[Collected data entries]
--------------------------------------------------

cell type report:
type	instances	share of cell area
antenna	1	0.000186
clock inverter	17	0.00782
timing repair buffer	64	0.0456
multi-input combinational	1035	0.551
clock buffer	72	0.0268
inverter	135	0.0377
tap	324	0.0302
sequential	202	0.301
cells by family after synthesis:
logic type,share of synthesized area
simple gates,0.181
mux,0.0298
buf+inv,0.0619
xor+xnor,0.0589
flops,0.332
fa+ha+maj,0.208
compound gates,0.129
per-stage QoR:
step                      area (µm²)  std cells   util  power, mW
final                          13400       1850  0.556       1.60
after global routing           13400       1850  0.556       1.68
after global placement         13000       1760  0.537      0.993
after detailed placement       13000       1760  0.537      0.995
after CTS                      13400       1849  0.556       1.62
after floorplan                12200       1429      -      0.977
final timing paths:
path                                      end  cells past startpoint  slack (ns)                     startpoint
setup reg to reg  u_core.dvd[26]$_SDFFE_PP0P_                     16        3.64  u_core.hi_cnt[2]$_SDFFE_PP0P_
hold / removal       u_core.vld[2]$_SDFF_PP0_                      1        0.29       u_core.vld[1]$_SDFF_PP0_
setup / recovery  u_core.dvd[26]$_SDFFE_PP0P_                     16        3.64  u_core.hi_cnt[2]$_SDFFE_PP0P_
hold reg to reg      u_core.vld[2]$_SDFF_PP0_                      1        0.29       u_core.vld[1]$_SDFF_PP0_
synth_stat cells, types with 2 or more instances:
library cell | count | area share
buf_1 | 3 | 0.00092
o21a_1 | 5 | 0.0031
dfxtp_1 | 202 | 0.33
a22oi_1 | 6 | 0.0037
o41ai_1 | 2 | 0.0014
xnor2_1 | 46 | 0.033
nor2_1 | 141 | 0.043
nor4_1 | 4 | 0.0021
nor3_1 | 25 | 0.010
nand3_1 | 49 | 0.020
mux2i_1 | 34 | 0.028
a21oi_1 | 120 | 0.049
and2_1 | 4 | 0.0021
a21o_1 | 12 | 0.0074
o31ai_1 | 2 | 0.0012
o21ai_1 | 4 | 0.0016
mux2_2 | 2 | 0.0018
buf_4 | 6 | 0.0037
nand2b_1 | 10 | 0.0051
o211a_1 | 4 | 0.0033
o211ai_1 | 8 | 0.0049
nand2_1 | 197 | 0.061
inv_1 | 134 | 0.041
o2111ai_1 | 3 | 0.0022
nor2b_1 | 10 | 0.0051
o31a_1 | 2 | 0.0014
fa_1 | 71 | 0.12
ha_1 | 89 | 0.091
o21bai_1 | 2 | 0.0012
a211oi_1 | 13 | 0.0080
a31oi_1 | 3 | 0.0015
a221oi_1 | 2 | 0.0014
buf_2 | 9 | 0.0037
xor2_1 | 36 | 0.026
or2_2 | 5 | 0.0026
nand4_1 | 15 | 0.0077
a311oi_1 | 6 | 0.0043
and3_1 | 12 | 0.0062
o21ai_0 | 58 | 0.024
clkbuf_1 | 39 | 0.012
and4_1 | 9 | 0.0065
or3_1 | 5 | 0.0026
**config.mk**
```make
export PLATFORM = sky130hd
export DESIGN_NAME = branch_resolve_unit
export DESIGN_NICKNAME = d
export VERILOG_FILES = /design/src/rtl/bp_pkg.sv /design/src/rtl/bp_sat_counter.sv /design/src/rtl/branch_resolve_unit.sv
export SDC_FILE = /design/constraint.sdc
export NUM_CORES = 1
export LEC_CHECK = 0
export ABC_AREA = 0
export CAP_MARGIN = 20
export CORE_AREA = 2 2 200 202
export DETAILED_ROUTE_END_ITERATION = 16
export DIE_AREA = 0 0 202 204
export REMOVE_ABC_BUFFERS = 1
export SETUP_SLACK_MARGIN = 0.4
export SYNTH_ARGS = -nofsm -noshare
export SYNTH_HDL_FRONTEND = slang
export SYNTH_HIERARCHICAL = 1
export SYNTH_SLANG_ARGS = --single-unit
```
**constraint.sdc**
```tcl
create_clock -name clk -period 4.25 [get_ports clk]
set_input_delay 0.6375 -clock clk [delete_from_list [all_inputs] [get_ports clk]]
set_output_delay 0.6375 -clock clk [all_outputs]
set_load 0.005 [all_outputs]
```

--------------------------------------------------

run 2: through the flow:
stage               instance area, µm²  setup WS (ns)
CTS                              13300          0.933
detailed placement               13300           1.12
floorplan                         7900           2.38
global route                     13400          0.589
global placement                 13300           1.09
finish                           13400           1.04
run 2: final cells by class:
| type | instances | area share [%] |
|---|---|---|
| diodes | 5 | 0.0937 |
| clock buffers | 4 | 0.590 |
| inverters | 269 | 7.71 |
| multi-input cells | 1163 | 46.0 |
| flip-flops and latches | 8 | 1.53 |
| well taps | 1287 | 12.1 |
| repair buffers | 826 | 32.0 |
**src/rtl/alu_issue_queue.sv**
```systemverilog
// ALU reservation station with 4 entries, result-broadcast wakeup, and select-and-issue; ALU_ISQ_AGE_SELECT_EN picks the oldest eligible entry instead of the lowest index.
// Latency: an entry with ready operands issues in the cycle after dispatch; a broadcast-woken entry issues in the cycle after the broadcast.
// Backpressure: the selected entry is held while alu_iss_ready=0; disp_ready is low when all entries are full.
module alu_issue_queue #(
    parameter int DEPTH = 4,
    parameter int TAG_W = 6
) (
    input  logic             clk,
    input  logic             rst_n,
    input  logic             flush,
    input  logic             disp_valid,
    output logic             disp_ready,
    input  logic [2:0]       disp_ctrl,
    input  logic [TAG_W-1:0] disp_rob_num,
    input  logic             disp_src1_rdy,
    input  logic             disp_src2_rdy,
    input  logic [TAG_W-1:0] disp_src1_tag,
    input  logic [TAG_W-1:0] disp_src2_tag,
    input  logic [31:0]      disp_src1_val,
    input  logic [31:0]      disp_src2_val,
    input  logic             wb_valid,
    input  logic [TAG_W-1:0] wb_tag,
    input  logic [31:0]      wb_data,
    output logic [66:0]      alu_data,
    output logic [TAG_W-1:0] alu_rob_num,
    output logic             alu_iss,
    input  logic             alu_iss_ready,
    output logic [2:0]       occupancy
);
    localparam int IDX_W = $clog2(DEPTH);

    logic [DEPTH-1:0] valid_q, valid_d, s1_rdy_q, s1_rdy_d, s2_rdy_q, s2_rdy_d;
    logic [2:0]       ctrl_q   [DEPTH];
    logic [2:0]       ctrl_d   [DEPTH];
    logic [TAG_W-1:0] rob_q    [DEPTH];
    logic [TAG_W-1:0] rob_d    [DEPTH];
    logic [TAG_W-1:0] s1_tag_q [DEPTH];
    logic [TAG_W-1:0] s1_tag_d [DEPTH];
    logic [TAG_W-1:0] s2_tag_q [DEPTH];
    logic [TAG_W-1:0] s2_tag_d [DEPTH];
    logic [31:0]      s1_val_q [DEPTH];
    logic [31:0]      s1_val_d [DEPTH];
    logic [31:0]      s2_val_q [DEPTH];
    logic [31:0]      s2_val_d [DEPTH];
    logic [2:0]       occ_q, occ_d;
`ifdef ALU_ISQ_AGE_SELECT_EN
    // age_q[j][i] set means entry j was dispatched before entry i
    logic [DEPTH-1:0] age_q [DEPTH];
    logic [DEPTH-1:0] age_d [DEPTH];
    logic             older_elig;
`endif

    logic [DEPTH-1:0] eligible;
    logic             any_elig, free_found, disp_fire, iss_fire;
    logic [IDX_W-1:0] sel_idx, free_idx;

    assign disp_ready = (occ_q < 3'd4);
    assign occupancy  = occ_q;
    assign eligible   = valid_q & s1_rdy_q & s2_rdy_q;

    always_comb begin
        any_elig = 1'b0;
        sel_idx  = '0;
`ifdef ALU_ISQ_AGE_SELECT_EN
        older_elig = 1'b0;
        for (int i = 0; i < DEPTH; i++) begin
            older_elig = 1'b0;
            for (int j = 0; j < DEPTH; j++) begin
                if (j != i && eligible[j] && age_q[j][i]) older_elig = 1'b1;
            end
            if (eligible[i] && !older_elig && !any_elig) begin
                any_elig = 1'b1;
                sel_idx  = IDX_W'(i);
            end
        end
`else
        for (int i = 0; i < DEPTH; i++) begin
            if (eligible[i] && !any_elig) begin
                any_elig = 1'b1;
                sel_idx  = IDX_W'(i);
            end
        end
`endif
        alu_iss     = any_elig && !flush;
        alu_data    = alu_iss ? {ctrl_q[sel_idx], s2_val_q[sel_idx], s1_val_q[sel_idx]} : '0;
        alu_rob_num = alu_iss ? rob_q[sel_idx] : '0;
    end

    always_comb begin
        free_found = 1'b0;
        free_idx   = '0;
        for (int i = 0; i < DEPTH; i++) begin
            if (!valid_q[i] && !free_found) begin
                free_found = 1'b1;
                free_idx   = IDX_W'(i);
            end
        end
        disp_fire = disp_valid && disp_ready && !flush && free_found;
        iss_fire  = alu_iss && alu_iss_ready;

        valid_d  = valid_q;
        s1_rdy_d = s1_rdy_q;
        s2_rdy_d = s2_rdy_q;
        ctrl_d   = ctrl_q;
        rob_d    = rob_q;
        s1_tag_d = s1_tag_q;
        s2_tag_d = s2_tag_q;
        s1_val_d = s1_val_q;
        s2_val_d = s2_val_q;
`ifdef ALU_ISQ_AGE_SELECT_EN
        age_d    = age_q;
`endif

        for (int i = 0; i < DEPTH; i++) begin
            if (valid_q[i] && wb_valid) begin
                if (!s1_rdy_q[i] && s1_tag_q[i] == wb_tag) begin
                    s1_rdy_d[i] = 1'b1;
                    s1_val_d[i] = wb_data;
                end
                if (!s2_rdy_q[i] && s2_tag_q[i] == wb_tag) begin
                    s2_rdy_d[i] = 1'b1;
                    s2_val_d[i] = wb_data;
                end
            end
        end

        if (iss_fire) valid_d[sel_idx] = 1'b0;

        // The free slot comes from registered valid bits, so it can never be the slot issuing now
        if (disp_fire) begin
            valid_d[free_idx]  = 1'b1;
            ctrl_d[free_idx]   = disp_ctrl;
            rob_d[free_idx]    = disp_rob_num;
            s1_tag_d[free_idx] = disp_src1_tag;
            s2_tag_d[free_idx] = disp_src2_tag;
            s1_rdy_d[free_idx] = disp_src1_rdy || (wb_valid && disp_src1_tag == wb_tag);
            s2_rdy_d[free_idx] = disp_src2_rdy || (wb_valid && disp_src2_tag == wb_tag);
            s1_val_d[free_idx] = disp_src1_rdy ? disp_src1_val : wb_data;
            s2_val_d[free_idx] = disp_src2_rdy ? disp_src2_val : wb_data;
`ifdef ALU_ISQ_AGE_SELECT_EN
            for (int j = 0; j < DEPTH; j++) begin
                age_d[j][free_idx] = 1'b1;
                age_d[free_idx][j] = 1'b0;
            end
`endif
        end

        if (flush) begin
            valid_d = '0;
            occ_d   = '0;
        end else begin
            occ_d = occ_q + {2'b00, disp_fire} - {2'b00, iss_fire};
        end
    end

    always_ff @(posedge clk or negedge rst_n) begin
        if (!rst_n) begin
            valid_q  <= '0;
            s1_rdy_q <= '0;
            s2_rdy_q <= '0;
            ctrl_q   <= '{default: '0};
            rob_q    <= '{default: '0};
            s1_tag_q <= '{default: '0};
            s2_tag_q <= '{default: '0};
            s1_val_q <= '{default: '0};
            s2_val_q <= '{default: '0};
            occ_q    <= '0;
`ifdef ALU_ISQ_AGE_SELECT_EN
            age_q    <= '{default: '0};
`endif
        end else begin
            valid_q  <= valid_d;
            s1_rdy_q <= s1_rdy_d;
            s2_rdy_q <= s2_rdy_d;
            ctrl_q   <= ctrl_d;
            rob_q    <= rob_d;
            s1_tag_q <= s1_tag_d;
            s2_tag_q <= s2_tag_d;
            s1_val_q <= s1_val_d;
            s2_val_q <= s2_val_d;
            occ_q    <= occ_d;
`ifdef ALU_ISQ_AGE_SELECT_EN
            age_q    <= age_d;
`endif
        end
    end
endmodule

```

--------------------------------------------------

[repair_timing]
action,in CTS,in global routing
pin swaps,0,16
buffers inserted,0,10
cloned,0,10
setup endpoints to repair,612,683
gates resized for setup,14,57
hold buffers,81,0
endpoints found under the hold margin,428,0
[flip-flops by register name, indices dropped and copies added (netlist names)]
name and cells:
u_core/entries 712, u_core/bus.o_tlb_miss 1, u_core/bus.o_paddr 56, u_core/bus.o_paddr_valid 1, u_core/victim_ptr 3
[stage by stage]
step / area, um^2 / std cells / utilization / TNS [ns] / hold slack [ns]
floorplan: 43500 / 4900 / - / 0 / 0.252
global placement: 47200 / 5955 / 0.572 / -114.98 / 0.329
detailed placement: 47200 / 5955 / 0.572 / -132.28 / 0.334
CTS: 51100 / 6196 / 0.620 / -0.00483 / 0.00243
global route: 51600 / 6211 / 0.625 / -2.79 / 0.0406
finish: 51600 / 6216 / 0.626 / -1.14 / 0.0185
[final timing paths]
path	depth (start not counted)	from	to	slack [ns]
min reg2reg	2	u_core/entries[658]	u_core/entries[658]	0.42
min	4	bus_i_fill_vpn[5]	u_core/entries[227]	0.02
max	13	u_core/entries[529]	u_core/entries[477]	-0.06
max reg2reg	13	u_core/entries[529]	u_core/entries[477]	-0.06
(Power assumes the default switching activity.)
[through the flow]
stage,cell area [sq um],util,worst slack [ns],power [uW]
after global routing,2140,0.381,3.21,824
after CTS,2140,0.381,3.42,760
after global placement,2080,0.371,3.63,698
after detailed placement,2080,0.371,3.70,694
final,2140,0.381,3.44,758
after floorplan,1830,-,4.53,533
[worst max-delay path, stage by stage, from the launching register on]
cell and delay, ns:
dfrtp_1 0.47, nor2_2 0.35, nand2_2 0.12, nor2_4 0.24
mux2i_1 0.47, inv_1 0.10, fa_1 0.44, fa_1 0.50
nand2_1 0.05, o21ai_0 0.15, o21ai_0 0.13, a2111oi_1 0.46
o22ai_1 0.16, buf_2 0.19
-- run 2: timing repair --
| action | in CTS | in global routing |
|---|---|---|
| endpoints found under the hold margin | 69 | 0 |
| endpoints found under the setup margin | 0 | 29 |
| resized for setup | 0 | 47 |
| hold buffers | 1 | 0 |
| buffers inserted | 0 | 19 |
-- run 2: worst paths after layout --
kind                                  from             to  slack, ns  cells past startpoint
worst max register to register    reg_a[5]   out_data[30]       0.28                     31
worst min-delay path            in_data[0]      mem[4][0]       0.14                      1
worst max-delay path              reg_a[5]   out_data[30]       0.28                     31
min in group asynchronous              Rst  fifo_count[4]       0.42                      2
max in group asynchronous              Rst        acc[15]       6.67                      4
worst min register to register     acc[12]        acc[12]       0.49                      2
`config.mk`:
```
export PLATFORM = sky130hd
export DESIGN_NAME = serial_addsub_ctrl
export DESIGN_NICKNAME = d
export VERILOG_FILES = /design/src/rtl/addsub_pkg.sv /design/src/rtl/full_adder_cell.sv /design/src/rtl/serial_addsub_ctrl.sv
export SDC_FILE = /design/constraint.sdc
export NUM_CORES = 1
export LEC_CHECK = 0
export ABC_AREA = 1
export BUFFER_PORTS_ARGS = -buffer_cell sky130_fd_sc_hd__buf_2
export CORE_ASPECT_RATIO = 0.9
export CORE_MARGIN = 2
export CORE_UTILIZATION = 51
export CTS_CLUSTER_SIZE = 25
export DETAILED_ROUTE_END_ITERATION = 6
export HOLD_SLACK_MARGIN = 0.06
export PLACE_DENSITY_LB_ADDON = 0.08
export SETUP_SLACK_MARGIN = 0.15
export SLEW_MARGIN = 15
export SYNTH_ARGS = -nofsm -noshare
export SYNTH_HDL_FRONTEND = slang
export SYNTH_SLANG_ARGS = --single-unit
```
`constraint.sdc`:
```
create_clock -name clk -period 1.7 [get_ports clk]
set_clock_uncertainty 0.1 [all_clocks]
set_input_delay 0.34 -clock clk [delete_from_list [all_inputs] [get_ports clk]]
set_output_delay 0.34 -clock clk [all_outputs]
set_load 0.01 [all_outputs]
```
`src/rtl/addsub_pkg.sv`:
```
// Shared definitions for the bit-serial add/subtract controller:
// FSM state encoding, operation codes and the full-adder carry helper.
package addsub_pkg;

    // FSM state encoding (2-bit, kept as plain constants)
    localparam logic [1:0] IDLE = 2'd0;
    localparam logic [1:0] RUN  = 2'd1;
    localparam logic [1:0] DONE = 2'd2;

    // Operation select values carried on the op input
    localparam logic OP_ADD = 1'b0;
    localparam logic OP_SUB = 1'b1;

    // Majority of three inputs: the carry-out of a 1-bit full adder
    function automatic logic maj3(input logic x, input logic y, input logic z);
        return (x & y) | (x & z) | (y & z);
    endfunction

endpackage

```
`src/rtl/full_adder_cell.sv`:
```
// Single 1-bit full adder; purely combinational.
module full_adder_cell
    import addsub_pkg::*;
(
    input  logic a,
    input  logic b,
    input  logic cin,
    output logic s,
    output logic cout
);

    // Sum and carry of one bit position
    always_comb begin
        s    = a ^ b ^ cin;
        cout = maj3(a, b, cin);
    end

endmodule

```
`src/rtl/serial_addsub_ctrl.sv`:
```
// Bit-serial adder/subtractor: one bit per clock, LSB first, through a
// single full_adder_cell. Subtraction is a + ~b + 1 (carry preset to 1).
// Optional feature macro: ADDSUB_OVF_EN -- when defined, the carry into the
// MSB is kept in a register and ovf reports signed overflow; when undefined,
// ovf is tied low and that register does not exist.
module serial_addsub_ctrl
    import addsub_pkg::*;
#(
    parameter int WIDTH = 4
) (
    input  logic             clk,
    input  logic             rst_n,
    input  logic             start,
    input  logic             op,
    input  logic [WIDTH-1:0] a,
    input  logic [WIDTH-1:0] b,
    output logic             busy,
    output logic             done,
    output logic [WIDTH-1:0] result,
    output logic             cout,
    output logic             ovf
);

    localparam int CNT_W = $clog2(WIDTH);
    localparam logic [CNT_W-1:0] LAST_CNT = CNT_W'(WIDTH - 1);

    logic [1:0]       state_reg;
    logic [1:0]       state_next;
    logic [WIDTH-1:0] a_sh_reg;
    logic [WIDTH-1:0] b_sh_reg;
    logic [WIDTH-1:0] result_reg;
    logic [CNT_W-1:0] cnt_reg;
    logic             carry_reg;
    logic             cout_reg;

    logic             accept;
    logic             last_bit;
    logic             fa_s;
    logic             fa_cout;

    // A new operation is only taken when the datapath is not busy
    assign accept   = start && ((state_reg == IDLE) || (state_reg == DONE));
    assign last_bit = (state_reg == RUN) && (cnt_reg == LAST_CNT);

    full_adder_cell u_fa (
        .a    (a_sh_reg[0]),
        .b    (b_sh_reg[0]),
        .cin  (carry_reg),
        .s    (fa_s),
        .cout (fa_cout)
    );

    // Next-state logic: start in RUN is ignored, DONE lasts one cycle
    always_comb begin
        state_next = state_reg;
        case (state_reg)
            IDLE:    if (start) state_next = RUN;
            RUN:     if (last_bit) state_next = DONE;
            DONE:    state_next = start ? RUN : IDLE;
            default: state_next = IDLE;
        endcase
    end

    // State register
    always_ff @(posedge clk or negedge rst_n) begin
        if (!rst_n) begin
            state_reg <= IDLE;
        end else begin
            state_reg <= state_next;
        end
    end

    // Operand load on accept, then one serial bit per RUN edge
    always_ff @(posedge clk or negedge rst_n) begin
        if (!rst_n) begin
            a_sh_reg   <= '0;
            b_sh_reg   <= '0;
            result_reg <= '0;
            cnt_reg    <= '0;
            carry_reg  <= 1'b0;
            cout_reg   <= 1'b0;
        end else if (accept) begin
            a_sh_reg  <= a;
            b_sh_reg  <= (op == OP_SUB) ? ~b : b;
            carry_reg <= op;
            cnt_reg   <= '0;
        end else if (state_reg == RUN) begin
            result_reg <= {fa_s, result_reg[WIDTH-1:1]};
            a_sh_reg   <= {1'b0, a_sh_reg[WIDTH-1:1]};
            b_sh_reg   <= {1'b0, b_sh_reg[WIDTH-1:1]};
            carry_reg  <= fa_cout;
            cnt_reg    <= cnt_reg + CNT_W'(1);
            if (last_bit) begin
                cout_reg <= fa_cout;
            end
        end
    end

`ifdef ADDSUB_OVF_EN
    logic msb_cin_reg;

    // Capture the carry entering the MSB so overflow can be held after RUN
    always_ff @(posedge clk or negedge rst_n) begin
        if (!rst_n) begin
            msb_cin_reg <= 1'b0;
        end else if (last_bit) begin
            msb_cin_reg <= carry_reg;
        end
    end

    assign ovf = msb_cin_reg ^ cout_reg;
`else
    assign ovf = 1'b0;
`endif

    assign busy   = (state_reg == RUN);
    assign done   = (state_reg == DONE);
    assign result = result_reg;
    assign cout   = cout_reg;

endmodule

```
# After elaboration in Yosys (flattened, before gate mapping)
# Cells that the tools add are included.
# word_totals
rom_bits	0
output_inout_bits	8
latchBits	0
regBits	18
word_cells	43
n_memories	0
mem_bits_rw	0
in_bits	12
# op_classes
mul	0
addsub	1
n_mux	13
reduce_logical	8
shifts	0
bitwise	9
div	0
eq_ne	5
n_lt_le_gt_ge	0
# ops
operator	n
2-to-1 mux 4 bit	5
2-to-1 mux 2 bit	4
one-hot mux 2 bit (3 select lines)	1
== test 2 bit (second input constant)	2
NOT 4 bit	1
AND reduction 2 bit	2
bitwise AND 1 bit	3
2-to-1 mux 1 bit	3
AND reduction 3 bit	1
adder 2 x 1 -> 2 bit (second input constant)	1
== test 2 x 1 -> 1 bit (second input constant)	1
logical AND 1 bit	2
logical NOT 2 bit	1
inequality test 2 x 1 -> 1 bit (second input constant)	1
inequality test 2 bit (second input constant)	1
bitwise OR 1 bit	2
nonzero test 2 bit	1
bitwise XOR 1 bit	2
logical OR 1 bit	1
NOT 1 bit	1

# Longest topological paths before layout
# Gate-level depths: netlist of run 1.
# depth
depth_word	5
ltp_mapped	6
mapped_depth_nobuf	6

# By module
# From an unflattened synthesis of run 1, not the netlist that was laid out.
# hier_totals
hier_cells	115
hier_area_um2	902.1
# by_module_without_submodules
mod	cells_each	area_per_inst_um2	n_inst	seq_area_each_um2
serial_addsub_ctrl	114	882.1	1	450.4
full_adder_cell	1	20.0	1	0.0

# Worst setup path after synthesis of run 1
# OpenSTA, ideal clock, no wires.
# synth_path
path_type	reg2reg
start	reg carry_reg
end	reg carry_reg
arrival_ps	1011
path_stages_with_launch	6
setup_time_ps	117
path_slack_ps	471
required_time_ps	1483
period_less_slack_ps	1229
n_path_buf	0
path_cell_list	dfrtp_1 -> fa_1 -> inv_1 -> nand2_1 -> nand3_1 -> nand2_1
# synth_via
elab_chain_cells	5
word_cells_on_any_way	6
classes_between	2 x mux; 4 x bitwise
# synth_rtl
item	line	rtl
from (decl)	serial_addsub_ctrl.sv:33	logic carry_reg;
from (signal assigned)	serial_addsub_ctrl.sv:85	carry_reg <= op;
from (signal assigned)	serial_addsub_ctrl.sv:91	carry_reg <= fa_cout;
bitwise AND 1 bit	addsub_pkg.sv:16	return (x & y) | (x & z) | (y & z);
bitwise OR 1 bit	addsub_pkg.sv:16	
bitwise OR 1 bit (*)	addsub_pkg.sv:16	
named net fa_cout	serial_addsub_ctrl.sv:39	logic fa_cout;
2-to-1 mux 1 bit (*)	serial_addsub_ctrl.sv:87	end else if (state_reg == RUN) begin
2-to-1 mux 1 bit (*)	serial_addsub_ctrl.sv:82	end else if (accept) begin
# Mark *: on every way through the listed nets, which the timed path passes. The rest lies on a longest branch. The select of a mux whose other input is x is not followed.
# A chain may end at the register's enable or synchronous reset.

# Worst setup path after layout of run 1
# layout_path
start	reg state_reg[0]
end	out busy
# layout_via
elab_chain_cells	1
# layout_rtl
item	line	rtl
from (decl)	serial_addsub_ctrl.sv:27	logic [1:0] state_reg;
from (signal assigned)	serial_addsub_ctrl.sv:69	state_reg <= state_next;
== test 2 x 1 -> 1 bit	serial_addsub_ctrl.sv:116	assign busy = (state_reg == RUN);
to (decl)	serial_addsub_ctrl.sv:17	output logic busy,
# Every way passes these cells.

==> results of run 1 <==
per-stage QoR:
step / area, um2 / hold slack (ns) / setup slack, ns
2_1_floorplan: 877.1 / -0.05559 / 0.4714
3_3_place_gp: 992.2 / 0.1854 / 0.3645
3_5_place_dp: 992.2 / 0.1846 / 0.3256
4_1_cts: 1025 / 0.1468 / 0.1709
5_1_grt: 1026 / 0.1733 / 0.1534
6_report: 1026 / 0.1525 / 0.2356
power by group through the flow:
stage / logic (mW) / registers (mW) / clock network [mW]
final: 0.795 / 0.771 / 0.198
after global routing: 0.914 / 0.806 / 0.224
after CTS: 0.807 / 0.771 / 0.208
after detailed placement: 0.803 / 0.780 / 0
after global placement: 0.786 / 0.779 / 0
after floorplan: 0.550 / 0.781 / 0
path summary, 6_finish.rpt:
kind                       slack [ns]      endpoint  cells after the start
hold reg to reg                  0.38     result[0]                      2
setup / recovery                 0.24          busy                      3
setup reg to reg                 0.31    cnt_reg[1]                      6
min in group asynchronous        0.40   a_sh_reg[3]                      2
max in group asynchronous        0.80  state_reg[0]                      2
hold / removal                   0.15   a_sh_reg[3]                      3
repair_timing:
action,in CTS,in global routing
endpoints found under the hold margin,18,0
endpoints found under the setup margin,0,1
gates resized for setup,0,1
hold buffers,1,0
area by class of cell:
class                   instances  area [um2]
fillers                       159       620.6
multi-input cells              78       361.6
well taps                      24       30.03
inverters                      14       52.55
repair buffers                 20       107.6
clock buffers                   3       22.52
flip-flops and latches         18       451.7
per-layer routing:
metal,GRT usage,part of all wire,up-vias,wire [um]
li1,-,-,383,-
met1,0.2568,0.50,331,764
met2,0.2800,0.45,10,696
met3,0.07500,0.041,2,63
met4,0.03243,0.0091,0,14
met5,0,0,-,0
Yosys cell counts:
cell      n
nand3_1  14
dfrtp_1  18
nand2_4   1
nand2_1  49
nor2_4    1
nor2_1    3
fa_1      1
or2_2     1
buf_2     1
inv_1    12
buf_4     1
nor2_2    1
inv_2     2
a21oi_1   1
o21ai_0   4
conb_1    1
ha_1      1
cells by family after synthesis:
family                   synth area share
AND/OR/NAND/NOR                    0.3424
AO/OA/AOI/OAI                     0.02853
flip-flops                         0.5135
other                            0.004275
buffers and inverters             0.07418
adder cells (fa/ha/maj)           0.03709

--------------------------------------------------

EXERCISE GOAL
For the entries above, give only the number of lines that contain the word "past".

THE ANSWER
2